_Data_.
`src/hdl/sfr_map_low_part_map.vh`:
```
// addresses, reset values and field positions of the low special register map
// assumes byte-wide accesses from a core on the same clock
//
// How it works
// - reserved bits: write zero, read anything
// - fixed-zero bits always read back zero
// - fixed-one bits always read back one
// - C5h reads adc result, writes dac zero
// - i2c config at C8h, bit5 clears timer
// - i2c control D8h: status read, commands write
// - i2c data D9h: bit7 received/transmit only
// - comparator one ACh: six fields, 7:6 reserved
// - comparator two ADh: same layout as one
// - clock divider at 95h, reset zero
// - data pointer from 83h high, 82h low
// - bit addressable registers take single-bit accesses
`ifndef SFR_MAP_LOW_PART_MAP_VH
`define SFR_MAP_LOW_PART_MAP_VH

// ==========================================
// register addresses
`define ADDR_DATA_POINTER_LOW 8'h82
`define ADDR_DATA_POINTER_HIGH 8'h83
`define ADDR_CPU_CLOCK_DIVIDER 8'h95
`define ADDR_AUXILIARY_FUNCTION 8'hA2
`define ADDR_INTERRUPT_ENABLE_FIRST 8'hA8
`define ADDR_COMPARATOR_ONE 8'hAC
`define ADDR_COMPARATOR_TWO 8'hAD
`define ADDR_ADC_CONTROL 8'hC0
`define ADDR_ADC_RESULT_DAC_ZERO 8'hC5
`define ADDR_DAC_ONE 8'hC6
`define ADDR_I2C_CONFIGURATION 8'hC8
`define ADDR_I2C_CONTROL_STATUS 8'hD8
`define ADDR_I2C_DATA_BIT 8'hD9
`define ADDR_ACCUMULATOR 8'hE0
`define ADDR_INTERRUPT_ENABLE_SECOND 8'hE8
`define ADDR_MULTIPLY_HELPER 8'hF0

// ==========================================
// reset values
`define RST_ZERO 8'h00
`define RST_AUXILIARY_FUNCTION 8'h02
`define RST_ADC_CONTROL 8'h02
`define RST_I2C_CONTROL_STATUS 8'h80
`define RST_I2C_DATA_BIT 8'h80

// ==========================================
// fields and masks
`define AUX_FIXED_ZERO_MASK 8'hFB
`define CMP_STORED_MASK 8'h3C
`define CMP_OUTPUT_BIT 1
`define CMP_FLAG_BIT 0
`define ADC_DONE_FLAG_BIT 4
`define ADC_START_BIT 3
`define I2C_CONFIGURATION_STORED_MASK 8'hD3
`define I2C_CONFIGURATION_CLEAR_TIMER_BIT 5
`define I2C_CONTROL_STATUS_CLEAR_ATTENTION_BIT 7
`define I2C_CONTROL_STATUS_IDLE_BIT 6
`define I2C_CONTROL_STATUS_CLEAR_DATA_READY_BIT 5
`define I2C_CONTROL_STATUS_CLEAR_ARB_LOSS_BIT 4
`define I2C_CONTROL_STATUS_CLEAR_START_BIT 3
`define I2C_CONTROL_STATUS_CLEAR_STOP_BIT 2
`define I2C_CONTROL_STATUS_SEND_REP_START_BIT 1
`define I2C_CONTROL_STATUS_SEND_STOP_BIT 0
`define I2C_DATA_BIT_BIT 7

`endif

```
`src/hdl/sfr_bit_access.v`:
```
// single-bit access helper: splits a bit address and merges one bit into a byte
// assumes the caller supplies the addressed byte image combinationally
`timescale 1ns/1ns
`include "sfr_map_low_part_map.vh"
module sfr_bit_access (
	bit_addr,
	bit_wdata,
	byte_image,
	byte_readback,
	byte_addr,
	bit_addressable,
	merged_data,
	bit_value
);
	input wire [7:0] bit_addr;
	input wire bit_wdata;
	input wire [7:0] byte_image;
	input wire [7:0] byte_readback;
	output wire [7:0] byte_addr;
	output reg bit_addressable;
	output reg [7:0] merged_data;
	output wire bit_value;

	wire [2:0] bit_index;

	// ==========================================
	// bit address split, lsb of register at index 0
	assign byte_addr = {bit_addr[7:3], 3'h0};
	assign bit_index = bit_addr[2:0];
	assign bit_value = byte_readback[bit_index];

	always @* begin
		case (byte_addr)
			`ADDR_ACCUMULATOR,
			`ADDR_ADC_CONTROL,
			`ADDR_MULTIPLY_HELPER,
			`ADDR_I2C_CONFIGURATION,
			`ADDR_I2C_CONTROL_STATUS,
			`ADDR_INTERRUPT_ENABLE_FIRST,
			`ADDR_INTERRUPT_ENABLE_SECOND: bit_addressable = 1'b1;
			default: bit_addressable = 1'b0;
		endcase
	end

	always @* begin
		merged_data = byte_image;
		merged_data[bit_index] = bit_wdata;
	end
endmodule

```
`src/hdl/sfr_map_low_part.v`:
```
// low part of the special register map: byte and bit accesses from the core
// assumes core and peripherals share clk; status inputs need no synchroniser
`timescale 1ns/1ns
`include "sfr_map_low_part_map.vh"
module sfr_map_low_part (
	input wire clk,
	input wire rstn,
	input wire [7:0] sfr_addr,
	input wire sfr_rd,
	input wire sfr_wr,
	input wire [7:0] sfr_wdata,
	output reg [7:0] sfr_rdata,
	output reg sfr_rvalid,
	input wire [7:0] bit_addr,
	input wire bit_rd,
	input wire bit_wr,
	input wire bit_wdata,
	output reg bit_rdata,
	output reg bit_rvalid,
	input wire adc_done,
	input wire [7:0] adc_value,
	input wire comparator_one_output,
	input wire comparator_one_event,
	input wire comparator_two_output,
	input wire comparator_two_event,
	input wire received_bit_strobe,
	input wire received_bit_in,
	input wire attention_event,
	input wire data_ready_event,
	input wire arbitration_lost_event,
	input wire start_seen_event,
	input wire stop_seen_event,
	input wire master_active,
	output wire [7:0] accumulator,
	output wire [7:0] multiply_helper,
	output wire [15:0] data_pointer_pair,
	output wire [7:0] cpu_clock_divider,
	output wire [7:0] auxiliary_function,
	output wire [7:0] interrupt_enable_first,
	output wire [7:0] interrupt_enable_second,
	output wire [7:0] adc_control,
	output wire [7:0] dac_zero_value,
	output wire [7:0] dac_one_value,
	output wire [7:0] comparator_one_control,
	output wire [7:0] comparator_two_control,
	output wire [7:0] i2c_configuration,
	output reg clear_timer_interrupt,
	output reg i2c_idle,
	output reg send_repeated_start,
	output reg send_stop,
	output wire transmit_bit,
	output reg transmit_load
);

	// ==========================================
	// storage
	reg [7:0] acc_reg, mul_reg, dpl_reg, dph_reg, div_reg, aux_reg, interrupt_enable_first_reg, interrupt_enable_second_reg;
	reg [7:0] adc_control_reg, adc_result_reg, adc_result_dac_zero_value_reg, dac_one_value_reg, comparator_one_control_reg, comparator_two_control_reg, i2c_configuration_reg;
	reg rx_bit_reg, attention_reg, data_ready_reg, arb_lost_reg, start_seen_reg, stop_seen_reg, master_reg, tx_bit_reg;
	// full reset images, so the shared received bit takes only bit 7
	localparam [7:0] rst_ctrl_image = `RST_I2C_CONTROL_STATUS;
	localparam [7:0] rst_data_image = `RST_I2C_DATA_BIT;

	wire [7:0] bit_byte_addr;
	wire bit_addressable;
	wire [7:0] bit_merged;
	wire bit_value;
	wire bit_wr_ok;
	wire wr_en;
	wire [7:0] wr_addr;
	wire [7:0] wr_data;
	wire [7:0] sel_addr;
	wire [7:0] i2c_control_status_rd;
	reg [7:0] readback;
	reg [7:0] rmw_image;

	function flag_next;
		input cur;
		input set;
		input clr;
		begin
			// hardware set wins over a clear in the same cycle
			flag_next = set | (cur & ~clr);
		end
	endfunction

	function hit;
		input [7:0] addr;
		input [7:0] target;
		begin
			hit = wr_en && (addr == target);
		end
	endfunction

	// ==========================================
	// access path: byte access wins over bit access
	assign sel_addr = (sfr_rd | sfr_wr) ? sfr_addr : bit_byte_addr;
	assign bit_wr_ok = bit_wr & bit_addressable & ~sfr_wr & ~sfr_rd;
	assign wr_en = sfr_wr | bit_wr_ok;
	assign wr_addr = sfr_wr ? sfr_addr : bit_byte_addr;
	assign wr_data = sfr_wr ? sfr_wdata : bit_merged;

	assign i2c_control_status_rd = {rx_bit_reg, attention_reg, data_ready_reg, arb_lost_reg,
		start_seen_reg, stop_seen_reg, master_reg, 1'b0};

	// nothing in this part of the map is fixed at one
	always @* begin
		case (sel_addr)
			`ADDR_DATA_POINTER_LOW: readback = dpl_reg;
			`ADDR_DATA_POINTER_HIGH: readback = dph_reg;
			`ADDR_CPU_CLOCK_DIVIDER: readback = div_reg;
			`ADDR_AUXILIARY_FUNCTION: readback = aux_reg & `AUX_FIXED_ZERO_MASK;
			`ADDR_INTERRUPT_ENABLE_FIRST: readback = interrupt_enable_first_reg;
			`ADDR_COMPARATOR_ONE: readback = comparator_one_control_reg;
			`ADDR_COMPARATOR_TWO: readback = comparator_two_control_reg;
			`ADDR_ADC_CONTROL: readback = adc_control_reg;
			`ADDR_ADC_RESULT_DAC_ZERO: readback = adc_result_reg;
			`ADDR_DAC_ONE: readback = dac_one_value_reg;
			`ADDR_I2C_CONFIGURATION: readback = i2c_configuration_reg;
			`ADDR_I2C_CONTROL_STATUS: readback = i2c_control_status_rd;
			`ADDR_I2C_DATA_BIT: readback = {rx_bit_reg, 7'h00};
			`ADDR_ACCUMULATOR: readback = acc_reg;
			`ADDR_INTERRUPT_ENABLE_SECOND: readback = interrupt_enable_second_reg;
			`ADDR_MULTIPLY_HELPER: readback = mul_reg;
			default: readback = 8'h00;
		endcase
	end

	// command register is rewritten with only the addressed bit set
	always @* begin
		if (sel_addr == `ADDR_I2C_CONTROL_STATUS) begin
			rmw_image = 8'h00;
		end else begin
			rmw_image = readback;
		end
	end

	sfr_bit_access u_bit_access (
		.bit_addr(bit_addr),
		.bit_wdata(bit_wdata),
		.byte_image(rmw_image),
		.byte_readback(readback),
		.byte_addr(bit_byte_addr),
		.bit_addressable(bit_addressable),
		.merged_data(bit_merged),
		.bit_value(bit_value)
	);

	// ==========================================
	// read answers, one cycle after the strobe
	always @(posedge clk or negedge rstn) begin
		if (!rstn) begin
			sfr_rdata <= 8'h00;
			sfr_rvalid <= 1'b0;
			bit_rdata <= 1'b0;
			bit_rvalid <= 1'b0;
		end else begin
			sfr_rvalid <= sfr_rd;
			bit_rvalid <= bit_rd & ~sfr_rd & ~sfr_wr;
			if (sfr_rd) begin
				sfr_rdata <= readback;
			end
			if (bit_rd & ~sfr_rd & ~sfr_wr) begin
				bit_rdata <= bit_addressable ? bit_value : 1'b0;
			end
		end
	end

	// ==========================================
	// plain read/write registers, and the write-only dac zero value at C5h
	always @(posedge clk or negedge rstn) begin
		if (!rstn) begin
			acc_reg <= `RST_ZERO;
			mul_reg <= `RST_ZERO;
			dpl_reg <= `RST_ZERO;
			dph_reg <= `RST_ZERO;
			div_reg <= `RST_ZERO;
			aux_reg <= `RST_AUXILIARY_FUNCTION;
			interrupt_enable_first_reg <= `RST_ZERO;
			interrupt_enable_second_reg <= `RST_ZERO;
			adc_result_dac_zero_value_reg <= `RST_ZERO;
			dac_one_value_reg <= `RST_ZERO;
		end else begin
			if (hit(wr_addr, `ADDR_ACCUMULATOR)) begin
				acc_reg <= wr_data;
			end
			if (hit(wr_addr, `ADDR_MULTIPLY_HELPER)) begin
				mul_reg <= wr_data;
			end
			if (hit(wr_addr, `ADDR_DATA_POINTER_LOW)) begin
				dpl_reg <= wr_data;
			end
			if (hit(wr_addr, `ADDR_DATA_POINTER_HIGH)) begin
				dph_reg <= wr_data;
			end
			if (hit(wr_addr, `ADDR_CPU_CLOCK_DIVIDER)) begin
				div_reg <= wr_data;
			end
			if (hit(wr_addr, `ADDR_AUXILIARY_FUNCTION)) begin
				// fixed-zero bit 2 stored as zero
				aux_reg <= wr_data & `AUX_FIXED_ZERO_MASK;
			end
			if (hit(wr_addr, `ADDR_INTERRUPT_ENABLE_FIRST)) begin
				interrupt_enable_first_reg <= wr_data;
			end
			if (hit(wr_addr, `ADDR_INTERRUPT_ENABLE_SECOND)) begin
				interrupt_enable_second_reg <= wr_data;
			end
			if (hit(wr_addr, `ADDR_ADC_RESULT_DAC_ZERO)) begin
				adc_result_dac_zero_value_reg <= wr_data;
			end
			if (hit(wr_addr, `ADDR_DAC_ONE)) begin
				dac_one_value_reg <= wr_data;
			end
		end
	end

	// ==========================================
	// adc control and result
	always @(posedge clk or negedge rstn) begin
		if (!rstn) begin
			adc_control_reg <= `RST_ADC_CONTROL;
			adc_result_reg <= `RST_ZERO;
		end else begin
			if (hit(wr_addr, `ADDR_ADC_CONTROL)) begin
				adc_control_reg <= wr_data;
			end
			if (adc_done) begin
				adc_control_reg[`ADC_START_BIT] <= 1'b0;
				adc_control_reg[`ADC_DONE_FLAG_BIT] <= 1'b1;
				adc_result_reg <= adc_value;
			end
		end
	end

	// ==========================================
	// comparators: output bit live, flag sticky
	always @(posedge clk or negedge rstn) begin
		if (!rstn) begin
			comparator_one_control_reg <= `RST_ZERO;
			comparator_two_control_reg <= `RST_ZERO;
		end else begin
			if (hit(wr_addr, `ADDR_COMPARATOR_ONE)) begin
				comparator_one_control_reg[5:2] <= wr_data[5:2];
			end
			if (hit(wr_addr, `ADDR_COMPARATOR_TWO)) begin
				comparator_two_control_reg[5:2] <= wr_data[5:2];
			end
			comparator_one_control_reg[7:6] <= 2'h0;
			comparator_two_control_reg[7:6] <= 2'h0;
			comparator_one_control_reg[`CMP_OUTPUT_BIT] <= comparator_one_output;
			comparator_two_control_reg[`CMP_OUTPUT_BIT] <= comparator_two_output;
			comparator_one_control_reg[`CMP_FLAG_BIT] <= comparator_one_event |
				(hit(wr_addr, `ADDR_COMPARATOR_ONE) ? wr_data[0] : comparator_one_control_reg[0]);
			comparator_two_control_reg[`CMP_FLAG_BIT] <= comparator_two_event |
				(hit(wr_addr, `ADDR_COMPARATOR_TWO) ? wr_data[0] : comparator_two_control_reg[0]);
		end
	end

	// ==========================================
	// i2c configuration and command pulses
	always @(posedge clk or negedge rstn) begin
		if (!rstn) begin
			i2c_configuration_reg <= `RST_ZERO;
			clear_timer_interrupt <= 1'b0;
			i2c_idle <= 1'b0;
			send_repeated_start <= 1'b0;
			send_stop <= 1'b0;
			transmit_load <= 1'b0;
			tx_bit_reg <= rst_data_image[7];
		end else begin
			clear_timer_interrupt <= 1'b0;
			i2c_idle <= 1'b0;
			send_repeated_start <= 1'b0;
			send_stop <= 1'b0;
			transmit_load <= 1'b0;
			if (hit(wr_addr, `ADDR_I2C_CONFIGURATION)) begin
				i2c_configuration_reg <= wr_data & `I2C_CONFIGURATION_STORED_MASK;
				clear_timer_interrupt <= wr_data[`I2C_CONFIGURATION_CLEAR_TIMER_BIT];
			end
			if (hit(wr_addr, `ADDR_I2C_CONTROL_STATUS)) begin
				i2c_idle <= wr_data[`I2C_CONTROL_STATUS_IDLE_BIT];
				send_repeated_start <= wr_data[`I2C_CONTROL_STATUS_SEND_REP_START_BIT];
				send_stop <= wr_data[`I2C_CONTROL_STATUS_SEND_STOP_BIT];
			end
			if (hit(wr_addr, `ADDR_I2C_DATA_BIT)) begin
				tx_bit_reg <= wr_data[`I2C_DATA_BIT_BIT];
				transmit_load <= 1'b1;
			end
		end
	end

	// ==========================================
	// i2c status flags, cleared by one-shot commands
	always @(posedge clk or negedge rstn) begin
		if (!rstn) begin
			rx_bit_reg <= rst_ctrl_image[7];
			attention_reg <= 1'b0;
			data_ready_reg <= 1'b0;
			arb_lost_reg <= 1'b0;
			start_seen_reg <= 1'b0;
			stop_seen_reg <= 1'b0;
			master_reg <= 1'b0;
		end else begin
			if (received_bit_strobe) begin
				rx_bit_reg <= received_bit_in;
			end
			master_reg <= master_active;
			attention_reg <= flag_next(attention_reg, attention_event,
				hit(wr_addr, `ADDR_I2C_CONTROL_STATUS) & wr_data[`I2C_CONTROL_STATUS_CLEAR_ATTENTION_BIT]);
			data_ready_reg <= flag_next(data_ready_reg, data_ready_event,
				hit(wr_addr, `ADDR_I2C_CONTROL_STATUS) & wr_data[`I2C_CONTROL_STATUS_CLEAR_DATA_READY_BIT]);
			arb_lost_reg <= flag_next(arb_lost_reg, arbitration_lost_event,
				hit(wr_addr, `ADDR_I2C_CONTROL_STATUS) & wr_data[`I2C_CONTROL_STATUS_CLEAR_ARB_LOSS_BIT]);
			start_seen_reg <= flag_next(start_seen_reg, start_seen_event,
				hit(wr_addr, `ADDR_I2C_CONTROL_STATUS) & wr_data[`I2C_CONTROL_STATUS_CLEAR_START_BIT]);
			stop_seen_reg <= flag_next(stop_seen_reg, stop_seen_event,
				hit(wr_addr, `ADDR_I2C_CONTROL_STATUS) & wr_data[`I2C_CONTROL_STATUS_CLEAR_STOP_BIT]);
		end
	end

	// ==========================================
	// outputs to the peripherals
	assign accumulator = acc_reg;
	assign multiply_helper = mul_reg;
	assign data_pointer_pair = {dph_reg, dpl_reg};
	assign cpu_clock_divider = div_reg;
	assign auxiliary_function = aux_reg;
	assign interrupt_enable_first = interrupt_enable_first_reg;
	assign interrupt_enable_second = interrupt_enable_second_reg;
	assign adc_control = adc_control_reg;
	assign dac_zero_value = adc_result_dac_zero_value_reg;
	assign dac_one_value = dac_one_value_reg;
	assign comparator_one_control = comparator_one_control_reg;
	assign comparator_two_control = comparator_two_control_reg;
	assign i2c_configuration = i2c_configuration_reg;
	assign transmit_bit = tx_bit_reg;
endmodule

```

_Problem to work on_. Gather and copy every line of the data in which the string "accesses" is found.

_Task response_.
// assumes byte-wide accesses from a core on the same clock
// - bit addressable registers take single-bit accesses
// low part of the special register map: byte and bit accesses from the core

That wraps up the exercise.